Less than eighty yards behind them the outlaw, a heavy club in each hand, battled his way through the crowd. His towering form plunged this way and that in an effort to shake himself free of the two or three swarthy figures that still clung to him. Like a madman he fought forward fifteen or twenty yards, then went down suddenly before a concerted rush that literally tramped him in the sand under the infuriated feet of the mob.
“He was a fool to try it,” said Sandy. “How in the dickens did he ever manage to free himself of the rope in the first place? Whew! He’s a regular human tornado!”
“They were getting ready to take the prisoners away somewhere, by the looks of it. Probably he was untied for a moment, and he saw his chance,” Dick replied.
“He’ll never have another one,” Sandy prophesied. “I’ll bet they’ll watch him so closely from now on, they’ll all need glasses for their worn-out eyes.

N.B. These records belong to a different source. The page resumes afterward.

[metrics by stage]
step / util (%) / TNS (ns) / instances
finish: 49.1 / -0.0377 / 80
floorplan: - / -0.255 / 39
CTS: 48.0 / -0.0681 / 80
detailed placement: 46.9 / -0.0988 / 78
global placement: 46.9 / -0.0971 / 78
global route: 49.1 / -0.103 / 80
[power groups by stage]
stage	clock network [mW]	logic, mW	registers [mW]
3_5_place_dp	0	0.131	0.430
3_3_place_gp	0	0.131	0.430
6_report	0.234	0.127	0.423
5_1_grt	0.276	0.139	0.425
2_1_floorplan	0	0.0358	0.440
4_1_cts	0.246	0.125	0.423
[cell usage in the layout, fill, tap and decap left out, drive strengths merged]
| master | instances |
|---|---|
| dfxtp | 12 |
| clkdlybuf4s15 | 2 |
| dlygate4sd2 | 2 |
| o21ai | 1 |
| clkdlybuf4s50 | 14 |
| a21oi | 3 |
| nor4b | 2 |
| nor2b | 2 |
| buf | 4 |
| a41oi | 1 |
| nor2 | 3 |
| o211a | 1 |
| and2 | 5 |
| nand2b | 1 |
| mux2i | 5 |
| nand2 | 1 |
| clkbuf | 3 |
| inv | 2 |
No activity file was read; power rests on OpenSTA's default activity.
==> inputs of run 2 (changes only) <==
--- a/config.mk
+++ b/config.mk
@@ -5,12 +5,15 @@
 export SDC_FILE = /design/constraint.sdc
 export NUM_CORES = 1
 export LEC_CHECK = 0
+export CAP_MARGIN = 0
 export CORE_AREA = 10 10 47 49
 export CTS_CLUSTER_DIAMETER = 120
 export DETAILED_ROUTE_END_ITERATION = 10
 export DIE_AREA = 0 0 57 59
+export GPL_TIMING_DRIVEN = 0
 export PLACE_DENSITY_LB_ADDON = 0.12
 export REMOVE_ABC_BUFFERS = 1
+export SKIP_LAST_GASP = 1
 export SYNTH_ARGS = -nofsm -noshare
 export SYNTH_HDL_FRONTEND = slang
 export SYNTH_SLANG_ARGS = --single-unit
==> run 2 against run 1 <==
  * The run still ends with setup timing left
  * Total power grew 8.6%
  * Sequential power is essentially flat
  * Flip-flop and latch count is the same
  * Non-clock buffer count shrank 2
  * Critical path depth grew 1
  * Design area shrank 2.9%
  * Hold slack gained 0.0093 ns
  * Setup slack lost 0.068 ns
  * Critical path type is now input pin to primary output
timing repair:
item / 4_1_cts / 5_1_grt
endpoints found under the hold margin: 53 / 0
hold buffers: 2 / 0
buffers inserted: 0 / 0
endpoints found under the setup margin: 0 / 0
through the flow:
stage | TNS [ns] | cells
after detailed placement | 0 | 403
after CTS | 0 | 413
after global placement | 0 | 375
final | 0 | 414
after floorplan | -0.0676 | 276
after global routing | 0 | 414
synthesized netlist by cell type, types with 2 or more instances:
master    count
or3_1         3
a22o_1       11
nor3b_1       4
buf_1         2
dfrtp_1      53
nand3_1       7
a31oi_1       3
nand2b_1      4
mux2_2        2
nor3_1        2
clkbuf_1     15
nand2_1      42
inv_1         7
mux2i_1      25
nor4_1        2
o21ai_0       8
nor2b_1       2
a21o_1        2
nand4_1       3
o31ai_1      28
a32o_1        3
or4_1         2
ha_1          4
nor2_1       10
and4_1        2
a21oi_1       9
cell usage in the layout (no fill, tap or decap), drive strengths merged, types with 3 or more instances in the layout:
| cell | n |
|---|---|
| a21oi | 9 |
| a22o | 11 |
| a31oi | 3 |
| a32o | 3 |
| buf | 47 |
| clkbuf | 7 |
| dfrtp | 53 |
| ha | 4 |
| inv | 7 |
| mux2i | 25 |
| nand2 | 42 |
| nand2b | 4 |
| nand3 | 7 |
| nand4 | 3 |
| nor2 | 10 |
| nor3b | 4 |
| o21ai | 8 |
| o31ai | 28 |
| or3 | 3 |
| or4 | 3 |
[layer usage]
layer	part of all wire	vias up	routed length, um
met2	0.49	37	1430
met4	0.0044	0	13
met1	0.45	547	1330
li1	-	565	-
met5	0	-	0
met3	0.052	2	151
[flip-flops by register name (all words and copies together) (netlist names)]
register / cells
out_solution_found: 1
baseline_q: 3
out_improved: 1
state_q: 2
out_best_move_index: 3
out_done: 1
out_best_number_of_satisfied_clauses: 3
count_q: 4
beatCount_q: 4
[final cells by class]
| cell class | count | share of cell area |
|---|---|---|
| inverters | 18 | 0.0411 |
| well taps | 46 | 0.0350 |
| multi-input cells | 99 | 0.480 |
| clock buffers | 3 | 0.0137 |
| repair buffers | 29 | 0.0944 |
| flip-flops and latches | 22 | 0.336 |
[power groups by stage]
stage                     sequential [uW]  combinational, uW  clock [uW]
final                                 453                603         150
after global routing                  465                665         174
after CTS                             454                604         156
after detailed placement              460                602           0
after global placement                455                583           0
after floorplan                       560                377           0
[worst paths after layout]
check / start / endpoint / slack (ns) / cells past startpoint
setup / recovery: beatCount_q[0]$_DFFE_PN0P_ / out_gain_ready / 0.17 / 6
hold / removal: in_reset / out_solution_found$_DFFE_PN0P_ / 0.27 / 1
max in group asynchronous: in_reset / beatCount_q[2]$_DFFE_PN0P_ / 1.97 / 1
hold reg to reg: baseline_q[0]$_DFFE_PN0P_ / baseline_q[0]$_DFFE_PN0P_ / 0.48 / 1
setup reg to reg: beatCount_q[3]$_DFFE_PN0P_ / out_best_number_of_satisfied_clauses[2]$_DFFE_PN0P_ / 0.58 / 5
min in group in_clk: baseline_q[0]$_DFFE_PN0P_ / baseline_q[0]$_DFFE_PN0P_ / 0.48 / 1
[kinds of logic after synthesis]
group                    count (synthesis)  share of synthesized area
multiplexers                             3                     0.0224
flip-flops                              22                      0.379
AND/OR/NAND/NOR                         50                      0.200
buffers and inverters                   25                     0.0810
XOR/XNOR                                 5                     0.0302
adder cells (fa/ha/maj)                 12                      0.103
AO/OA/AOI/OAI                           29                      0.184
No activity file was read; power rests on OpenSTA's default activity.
$ cat src/rtl/iccm_arb_pkg.sv
// Shared types for the ICCM boot arbiter:
// FSM state encoding and the SRAM request bundle.
package iccm_arb_pkg;

  localparam int unsigned AW = 12;
  localparam int unsigned DW = 32;

  typedef enum logic [2:0] {
    IDLE  = 3'd0,
    LOAD  = 3'd1,
    DRAIN = 3'd2,
    RUN   = 3'd3,
    HALT  = 3'd4
  } arb_state_e;

  typedef struct packed {
    logic          req;
    logic          we;
    logic [AW-1:0] addr;
    logic [DW-1:0] wdata;
    logic [DW-1:0] wmask;
  } mem_req_t;

  function automatic mem_req_t ldr_wr(
    input logic [AW-1:0] addr,
    input logic [DW-1:0] wdata
  );
    mem_req_t r;
    r.req   = 1'b1;
    r.we    = 1'b1;
    r.addr  = addr;
    r.wdata = wdata;
    r.wmask = '1;
    return r;
  endfunction

endpackage

$ cat src/rtl/iccm_boot_arbiter_if.sv
// SRAM-style request bus (req/we/addr/wdata/wmask).
// The master drives the request; the slave consumes it.
interface iccm_boot_arbiter_if
  import iccm_arb_pkg::*;
#(
  parameter int unsigned Aw = AW,
  parameter int unsigned Dw = DW
);
  logic          req;
  logic          we;
  logic [Aw-1:0] addr;
  logic [Dw-1:0] wdata;
  logic [Dw-1:0] wmask;

  modport master (output req, we, addr, wdata, wmask);
  modport slave  (input  req, we, addr, wdata, wmask);
endinterface

$ cat src/rtl/iccm_arb_skid.sv
// One-entry holding register for a loader write that could
// not reach the SRAM port in the cycle it arrived.
module iccm_arb_skid #(
  parameter int unsigned Aw = 12,
  parameter int unsigned Dw = 32
) (
  input  logic                  clk_i,
  input  logic                  rst_i,
  input  logic                  i_load,
  input  logic                  i_clear,
  input  logic [Aw-1:0]         i_addr,
  input  logic [Dw-1:0]         i_wdata,
  iccm_boot_arbiter_if.master   o_wr
);
  logic          r_valid;
  logic [Aw-1:0] r_addr;
  logic [Dw-1:0] r_wdata;

  // A load in the same cycle as a clear refills the entry.
  always_ff @(posedge clk_i or posedge rst_i) begin
    if (rst_i) begin
      r_valid <= 1'b0;
      r_addr  <= '0;
      r_wdata <= '0;
    end else if (i_load) begin
      r_valid <= 1'b1;
      r_addr  <= i_addr;
      r_wdata <= i_wdata;
    end else if (i_clear) begin
      r_valid <= 1'b0;
    end
  end

  assign o_wr.req   = r_valid;
  assign o_wr.we    = r_valid;
  assign o_wr.addr  = r_addr;
  assign o_wr.wdata = r_wdata;
  assign o_wr.wmask = '1;
endmodule

$ cat src/rtl/iccm_boot_arbiter.sv
// Shares the ICCM SRAM port between the UART loader and
// core fetch, and holds the core in reset while loading.
module iccm_boot_arbiter
  import iccm_arb_pkg::*;
#(
  parameter int unsigned Aw       = AW,
  parameter int unsigned Dw       = DW,
  parameter logic        BootWait = 1'b1
) (
  input  logic          clk_i,
  input  logic          rst_i,
  input  logic          boot_sel_i,
  input  logic          ldr_we_i,
  input  logic [Aw-1:0] ldr_addr_i,
  input  logic [Dw-1:0] ldr_wdata_i,
  input  logic          ldr_done_i,
  input  logic          fetch_req_i,
  input  logic          fetch_we_i,
  input  logic [Aw-1:0] fetch_addr_i,
  input  logic [Dw-1:0] fetch_wdata_i,
  input  logic [Dw-1:0] fetch_wmask_i,
  output logic          fetch_gnt_o,
  output logic          fetch_rvalid_o,
  output logic [Dw-1:0] fetch_rdata_o,
  output logic [1:0]    fetch_rerror_o,
  output logic          mem_req_o,
  output logic          mem_we_o,
  output logic [Aw-1:0] mem_addr_o,
  output logic [Dw-1:0] mem_wdata_o,
  output logic [Dw-1:0] mem_wmask_o,
  input  logic [Dw-1:0] mem_rdata_i,
  output logic          core_rst_o,
  output logic [2:0]    state_o,
  output logic [Aw:0]   load_cnt_o
);
  localparam logic [Aw:0] CntMax = {1'b1, {Aw{1'b0}}};

  arb_state_e  r_state, w_next;
  logic        r_rd_pend;
  logic [Aw:0] r_cnt;
  logic        w_inc, w_clr, w_sk_load, w_sk_clear;
  logic        w_core_rst, w_gnt;
  mem_req_t    w_mem, w_sk_req, w_fetch;

  iccm_boot_arbiter_if #(.Aw(Aw), .Dw(Dw)) w_skid ();

  iccm_arb_skid #(.Aw(Aw), .Dw(Dw)) u_skid (
    .clk_i   (clk_i),
    .rst_i   (rst_i),
    .i_load  (w_sk_load),
    .i_clear (w_sk_clear),
    .i_addr  (ldr_addr_i),
    .i_wdata (ldr_wdata_i),
    .o_wr    (w_skid)
  );

  assign w_sk_req = '{req: w_skid.req, we: w_skid.we,
                      addr: w_skid.addr, wdata: w_skid.wdata,
                      wmask: w_skid.wmask};
  assign w_fetch  = '{req: fetch_req_i, we: fetch_we_i,
                      addr: fetch_addr_i, wdata: fetch_wdata_i,
                      wmask: fetch_wmask_i};

  always_comb begin
    w_next     = r_state;
    w_mem      = '0;
    w_gnt      = 1'b0;
    w_core_rst = 1'b1;
    w_inc      = 1'b0;
    w_clr      = 1'b0;
    w_sk_load  = 1'b0;
    w_sk_clear = 1'b0;
    unique case (r_state)
      IDLE: begin
        w_next = boot_sel_i ? LOAD : RUN;
        w_clr  = boot_sel_i;
      end
      LOAD, DRAIN: begin
        // A held write goes first; a live one then waits in the skid.
        if (w_skid.req) begin
          w_mem      = w_sk_req;
          w_inc      = 1'b1;
          w_sk_clear = 1'b1;
          w_sk_load  = ldr_we_i;
        end else if (ldr_we_i) begin
          w_mem = ldr_wr(ldr_addr_i, ldr_wdata_i);
          w_inc = 1'b1;
        end
        if (r_state == LOAD) begin
          if (ldr_done_i) w_next = DRAIN;
        end else begin
          w_next = (w_skid.req || ldr_we_i) ? LOAD : RUN;
        end
      end
      RUN: begin
        w_core_rst = 1'b0;
        w_mem      = w_fetch;
        w_gnt      = fetch_req_i;
        if (ldr_we_i) begin
          w_sk_load = 1'b1;
          w_next    = HALT;
        end
      end
      HALT: begin
        w_sk_load = ldr_we_i;
        if (!r_rd_pend) begin
          w_next = LOAD;
          w_clr  = 1'b1;
        end
      end
      default: w_next = IDLE;
    endcase
  end

  always_ff @(posedge clk_i or posedge rst_i) begin
    if (rst_i) begin
      r_state   <= IDLE;
      r_rd_pend <= 1'b0;
      r_cnt     <= '0;
    end else begin
      r_state   <= w_next;
      r_rd_pend <= (r_state == RUN) && fetch_req_i && !fetch_we_i;
      if (w_clr)
        r_cnt <= '0;
      else if (w_inc && r_cnt != CntMax)
        r_cnt <= r_cnt + 1'b1;
    end
  end

  assign mem_req_o      = w_mem.req;
  assign mem_we_o       = w_mem.we;
  assign mem_addr_o     = w_mem.addr;
  assign mem_wdata_o    = w_mem.wdata;
  assign mem_wmask_o    = w_mem.wmask;
  assign fetch_gnt_o    = w_gnt;
  assign fetch_rvalid_o = r_rd_pend;
  assign fetch_rdata_o  = r_rd_pend ? mem_rdata_i : '0;
  assign fetch_rerror_o = 2'b00;
  assign core_rst_o     = w_core_rst;
  assign state_o        = r_state;
  assign load_cnt_o     = r_cnt;
endmodule

$ cat config.mk
export PLATFORM = sky130hd
export DESIGN_NAME = iccm_boot_arbiter
export DESIGN_NICKNAME = d
export VERILOG_FILES = /design/src/rtl/iccm_arb_pkg.sv /design/src/rtl/iccm_boot_arbiter_if.sv /design/src/rtl/iccm_arb_skid.sv /design/src/rtl/iccm_boot_arbiter.sv
export SDC_FILE = /design/constraint.sdc
export NUM_CORES = 1
export LEC_CHECK = 0
export ABC_AREA = 1
export CAP_MARGIN = 20
export CORE_MARGIN = 5
export CORE_UTILIZATION = 36
export DETAILED_ROUTE_END_ITERATION = 8
export PLACE_DENSITY = 0.81
export SYNTH_ARGS = -nofsm -noshare
export SYNTH_HDL_FRONTEND = slang
export SYNTH_SLANG_ARGS = --single-unit
$ cat constraint.sdc
create_clock -name clk_i -period 2 [get_ports clk_i]
set_input_delay 0.3 -clock clk_i [delete_from_list [all_inputs] [get_ports clk_i]]
set_output_delay 0.3 -clock clk_i [all_outputs]
set_load 0.005 [all_outputs]
==> impl_metrics.ini, run 1 <==
[status]
status = finished with violations
violations = setup timing

[worst_setup_path]
cpPeakStageDelay_ns = 0.37
path_max_fanout = 6
path_class = reg2out
end_kind = output port
setup.worst_path.start_class = register
slowest_stage = dfrtp_1
rrSetupSlack_ns = 0.10
required_ns = 1.70
cp_cell_sequence = nand2_2, buf_6, nor2_4, buf_12, buf_12, buf_8, buf_16, buf_6, nand2_2, o21ai_1, buf_2
critPathArrivalTime_ns = 1.84

[finish]
synthToLayoutAreaGrowth_pct = 97.5
final_util_pct = 73.3
drive_gt1_share_pct = 24.3
nFillCells = 913
diodes = 0
nets = 1167

[timing]
hold_viol_final = 0
finalClockSkew_ns = 0.00604
finalWorstSetupSlack_ns = -0.145
setup_viol = 34
setup_tns_ns = -1.89
whs_ns = 0.339
fin_crit_sh_pct = 107
slew_violations = 0
rsz0062_at_grt = true
fmax_mhz = 466
period_needed_ns = 2.14

[grt]
grt_first_pass_wirelength_um = 28500
grt_usage_pct = 24.6
grt_overflow = 0
grt_max_degree = 49
first_global_vias = 5507
antenna_found_initial = 0

[synth]
yosys.area.top_type = dfrtp_1
synthTopCellsByArea = dfrtp_1, nand2_1, nand3_1
async_reset_ff_share_pct = 100
synthMuxAreaShare_pct = 0
synthTopCellsByCount = nand2_1, nand3_1, dfrtp_1, o21ai_0, inv_1
synthXorXnorAreaFrac_pct = 1.02
synth_seq_cells = 62
synth-seq-area-share_pct = 36.3
syn_area_per_cell_um2 = 6.44
synth-adder-area-share_pct = 0.585
netlist_instances = 664
synth.most_common_cell = nand2_1
synth-compound-area-share_pct = 14.8
ys.flop_type = dfrtp_1
yosysUniqueCellTypes = 24
synth.top_cell.area_share_pct = 36.3
synth_edf_count = 0
yosys_warnings = 0
synth_top_family_by_area = simple AND/OR/NAND/NOR gates
syn_area_um2 = 4280
synth-simple-area-share_pct = 37.8

[floorplanning]
dieArea_um2 = 14200
die_w_um = 119
placementRows = 39
die-height_um = 119
ios = 290
start_util_pct = 37.1
coreArea_um2 = 11500

[power_and_ir_drop]
pwr-share-seq_pct = 18.7
pwr-share-clk_pct = 13.1
p_int_mw = 6.68
p_sw_share_pct = 41.7
p_leak_nw = 4.33
ir_drop_mv = 0.733
finalPower_mw = 11.5
p_comb_share_pct = 68.1
net-switching-power_mw = 4.77
pwr_density_cell_nw_per_um2 = 1360

[clocking]
cts_sinks = 62
cts_max_path_buffers = 2
cts_tree = done
cts.clk_slew.worst_paths_ns = 0.05
cts-buffers-inserted = 9
clock_latency_ns = 0.33
h-tree-depth = 3
cts_root_buffer = clkbuf_16

[placement]
portBuffers = 287
gp_congestion = 0.875
pre_cts_ws_ns = -0.373
dp_hpwl_um = 13400

[routing]
drt-pass1-iter-count = 6
drt_iter0_markers = 354
wire_per_inst_um = 16.6
via_count = 5734
vias_per_cell = 4.97
drcViolationCount = 0
ant_nets = 0
drt_wl_total_um = 19100

[hold_path]
hold_path_class = in2async

[run]
drv_cap = 0
## routing by layer
layer,vias up,wire length [um],track usage (%)
met1,2638,7580,30.3
li1,2824,-,-
met3,33,1360,5.73
met4,0,409,7.68
met2,239,9780,42.8
met5,-,0,0
## worst paths after layout
kind | start | to | cells past startpoint
max in group asynchronous | rst_i | fetch_rvalid_o | 3
worst max register to register | state_o[1] | u_skid.o_wr.wdata[10] | 12
worst min-delay path | rst_i | load_cnt_o[4] | 3
min in group clk_i | u_skid.o_wr.addr[4] | u_skid.o_wr.addr[4] | 2
worst max-delay path | state_o[1] | mem_wdata_o[11] | 11
worst min register to register | u_skid.o_wr.addr[4] | u_skid.o_wr.addr[4] | 2
## power by group through the flow
stage	logic (mW)	clock network, mW	registers, mW
3_3_place_gp	6.76	0	2.13
3_5_place_dp	6.85	0	2.11
2_1_floorplan	2.89	0	2.05
4_1_cts	7.05	1.54	2.12
6_report	7.81	1.51	2.14
5_1_grt	8.47	1.57	2.19
## stage by stage
stage | area (um2) | std cells
floorplan | 4280 | 665
global route | 8450 | 1154
detailed placement | 7550 | 1093
global placement | 7550 | 1093
finish | 8450 | 1154
CTS | 8120 | 1139
## worst max-delay path: cells and delay by family, from the launching register on
family	cells	cell delay, ns
buffers and inverters	7	0.81
DFF	1	0.37
and+or+nand+nor	3	0.26
AOI/OAI and AO/OA	1	0.07
## what timing repair did
item | 4_1_cts | 5_1_grt
buffers inserted | 25 | 13
resized for setup | 345 | 100
pin swaps | 9 | 15
endpoints found under the setup margin | 81 | 118
cloned | 6 | 5
hold buffers | 0 | 0
## cell type report
type,count,area [um2],area share [%]
repair buffers,375,3660,43.3
clock inverters,4,28.8,0.341
inverters,55,209,2.47
well taps,143,179,2.12
flip-flops and latches,62,1550,18.4
clock buffers,12,267,3.16
multi-input cells,503,2550,30.2
## cells in the final DEF (no fill, tap or decap), types with 19 or more instances in the layout
master / instances
nand2_2: 20
inv_1: 49
nand3_1: 63
buf_2: 57
nor2_1: 29
dfrtp_1: 60
clkdlybuf4s50_1: 206
nand2_1: 258
o21ai_2: 19
o21ai_1: 24
a22oi_1: 42
buf_4: 41
## flip-flops by register name, summed over array words and instances (netlist names)
| signal | count |
|---|---|
| u_skid.o_wr.addr | 12 |
| load_cnt_o | 13 |
| u_skid.o_wr.req | 1 |
| state_o | 3 |
| fetch_rvalid_o | 1 |
| u_skid.o_wr.wdata | 32 |
## logic make-up after synthesis
kind of cell / Yosys count
buf+inv: 100
fa+ha+maj: 2
other cells: 1
xor+xnor: 5
compound gates: 100
simple gates: 394
flops: 62
No activity file was read; power rests on OpenSTA's default activity.
==> run 2: changes to the inputs <==
--- a/config.mk
+++ b/config.mk
@@ -11,6 +11,7 @@
 export CORE_UTILIZATION = 36
 export DETAILED_ROUTE_END_ITERATION = 8
 export PLACE_DENSITY = 0.81
+export REMOVE_ABC_BUFFERS = 1
 export SYNTH_ARGS = -nofsm -noshare
 export SYNTH_HDL_FRONTEND = slang
 export SYNTH_SLANG_ARGS = --single-unit
==> run 2 against run 1 <==
Compared with the run above: the run still ends with setup timing left; largest power group unchanged; sequential power about the same; critical endpoint is now mem_wmask_o[6]; worst setup slack improved by 0.088 ns; via count increased by 2.5%; critical path depth decreased by 1.
==> impl_metrics.ini, run 2 (synthesis gave the netlist of run 1 again) <==
[routing]
vias_per_cell = 5.16
drt-pass1-iter-count = 5
via_count = 5875
wire_per_inst_um = 17.6
drcViolationCount = 0
ant_nets = 0
drt_wl_total_um = 20000
drt_iter0_markers = 417

[power_and_ir_drop]
ir_drop_mv = 0.726
p_int_mw = 6.73
p_leak_nw = 4.17
pwr-share-clk_pct = 13.5
net-switching-power_mw = 5.07
pwr_density_cell_nw_per_um2 = 1450
finalPower_mw = 11.8
p_sw_share_pct = 42.9
pwr-share-seq_pct = 18.1
p_comb_share_pct = 68.4

[floorplanning]
coreArea_um2 = 11500
placementRows = 39
dieArea_um2 = 14200
start_util_pct = 37.1
ios = 290
die_w_um = 119
die-height_um = 119

[finish]
finalNonFillerCells = 1138
nets = 1149
final_common_cell = nand2_1
synthToLayoutAreaGrowth_pct = 90.7
final_util_pct = 70.8
layout_common_cells = nand2_1, clkdlybuf4s50_1, nand3_1, dfrtp_1, buf_2
drive_gt1_share_pct = 22.2
largest_reg_flops = 32

[placement]
dp_hpwl_um = 14100
portBuffers = 287
gp_congestion = 0.854
post-place-cells = 1090

[timing]
setup_tns_ns = -0.142
finalWorstSetupSlack_ns = -0.0572
finalClockSkew_ns = 0.00782
fmax_mhz = 486
hold_viol_final = 0
slew_violations = 0
fin_crit_sh_pct = 103
rsz0062_at_grt = true
period_needed_ns = 2.06
setup_viol = 7
whs_ns = 0.300

[clocking]
clock_latency_ns = 0.33
cts.clk_slew.worst_paths_ns = 0.05
cts_sinks = 62
cts_root_buffer = clkbuf_16
ctsHoldBuffers = 0
cts-buffers-inserted = 9
cts_max_path_buffers = 2
cts_tree = done
h-tree-depth = 3

[worst_setup_path]
critPathTopFamily = buffers and inverters
setup.worst_path.start_class = register
slowest_stage = dfrtp_1
crit_buf_inv = 5
cp_cell_sequence = nand2_2, nand2_2, nor2_4, buf_6, nand2_8, buf_16, buf_8, buf_6, nand2_2, buf_6
required_ns = 1.70
critPathArrivalTime_ns = 1.76
path_max_fanout = 8
cpPeakStageDelay_ns = 0.41
rrSetupSlack_ns = 0.21
path_class = reg2out
end_kind = output port

[grt]
first_global_vias = 5273
grt_max_degree = 36
grt_overflow = 0
antenna_found_initial = 2
grt_first_pass_wirelength_um = 29000
grt_usage_pct = 25.7

[run]
drv_cap = 0

[status]
status = finished with violations
violations = setup timing

[hold_path]
hold_path_class = in2async
## run 2: worst paths after layout
path | from | endpoint | depth (start not counted)
min | rst_i | load_cnt_o[7] | 2
max reg2reg | state_o[1] | load_cnt_o[0] | 12
min in group clk_i | u_skid.o_wr.addr[4] | u_skid.o_wr.addr[4] | 2
max | state_o[1] | mem_wmask_o[6] | 10
min reg2reg | u_skid.o_wr.addr[4] | u_skid.o_wr.addr[4] | 2
max in group asynchronous | rst_i | u_skid.o_wr.addr[0] | 3
## run 2: what timing repair did
action,4_1_cts,5_1_grt
gates cloned,6,4
endpoints found under the setup margin,79,78
pin swaps,6,45
resized for setup,176,238
buffers inserted,11,9
## run 2: power by group through the flow
stage / combinational (mW) / sequential [mW] / clock (mW)
after global placement: 6.94 / 2.13 / 0
after CTS: 7.14 / 2.11 / 1.62
after detailed placement: 7.02 / 2.12 / 0
after global routing: 8.68 / 2.18 / 1.67
after floorplan: 2.58 / 2.13 / 0
final: 8.07 / 2.13 / 1.59
## run 2: layout make-up
| type | count | area (um2) |
|---|---|---|
| repair buffers | 356 | 3370 |
| fillers | 998 | 3360 |
| multi-input cells | 503 | 2520 |
| flip-flops and latches | 62 | 1550 |
| clock buffers | 13 | 260 |
| inverters | 55 | 219 |
| well taps | 143 | 179 |
| clock inverters | 3 | 42.5 |
| repair inverters | 1 | 8.76 |
| diodes | 2 | 5.00 |
## run 2: stage by stage
step / cell area [um2] / setup slack (ns)
floorplan: 4080 / -0.639
global placement: 7550 / -0.314
detailed placement: 7550 / -0.349
CTS: 8040 / -0.125
global route: 8150 / -0.130
finish: 8150 / -0.0572
## run 2: routing by layer
metal / share of wire, % / up-vias / global-route usage, %
li1: - / 2794 / -
met1: 38 / 2735 / 30.0
met2: 50 / 286 / 45.0
met3: 7.6 / 60 / 6.35
met4: 4.2 / 0 / 10.9
met5: 0 / - / 0
## run 2: worst register-to-register path, cell delays in order (launching register included)
cell	delay, ns
dfrtp_1	0.41
nand2_2	0.12
nand2_2	0.08
nor2_4	0.10
buf_6	0.12
nand2_8	0.07
buf_4	0.15
buf_4	0.12
inv_1	0.05
nand2_1	0.08
buf_4	0.17
o21ai_0	0.15
nor2_1	0.05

I hope he didn’t kill any of them.”
A splash in the water near at hand recalled their forgotten swim, and the two boys looked up just as the chief’s son came blowing to the surface a few feet from shore.
“He’s a cool one,” admired Dick. “He didn’t pay any more attention to the struggle back there just now than he would to a dog fight.”
Sandy kicked off his moccasins and socks and paused to wriggle his toes in the sand.
“I’m very anxious to know what they intend to do with Baptiste and Henderson. Toma, don’t you suppose you could find out. You said last night that you could understand a few words of what they said at the meeting. Why don’t you try to question the chief’s son?”
“Bye-’n’-bye I speak to him,” promised Toma. “But why you worry so much ’bout them?”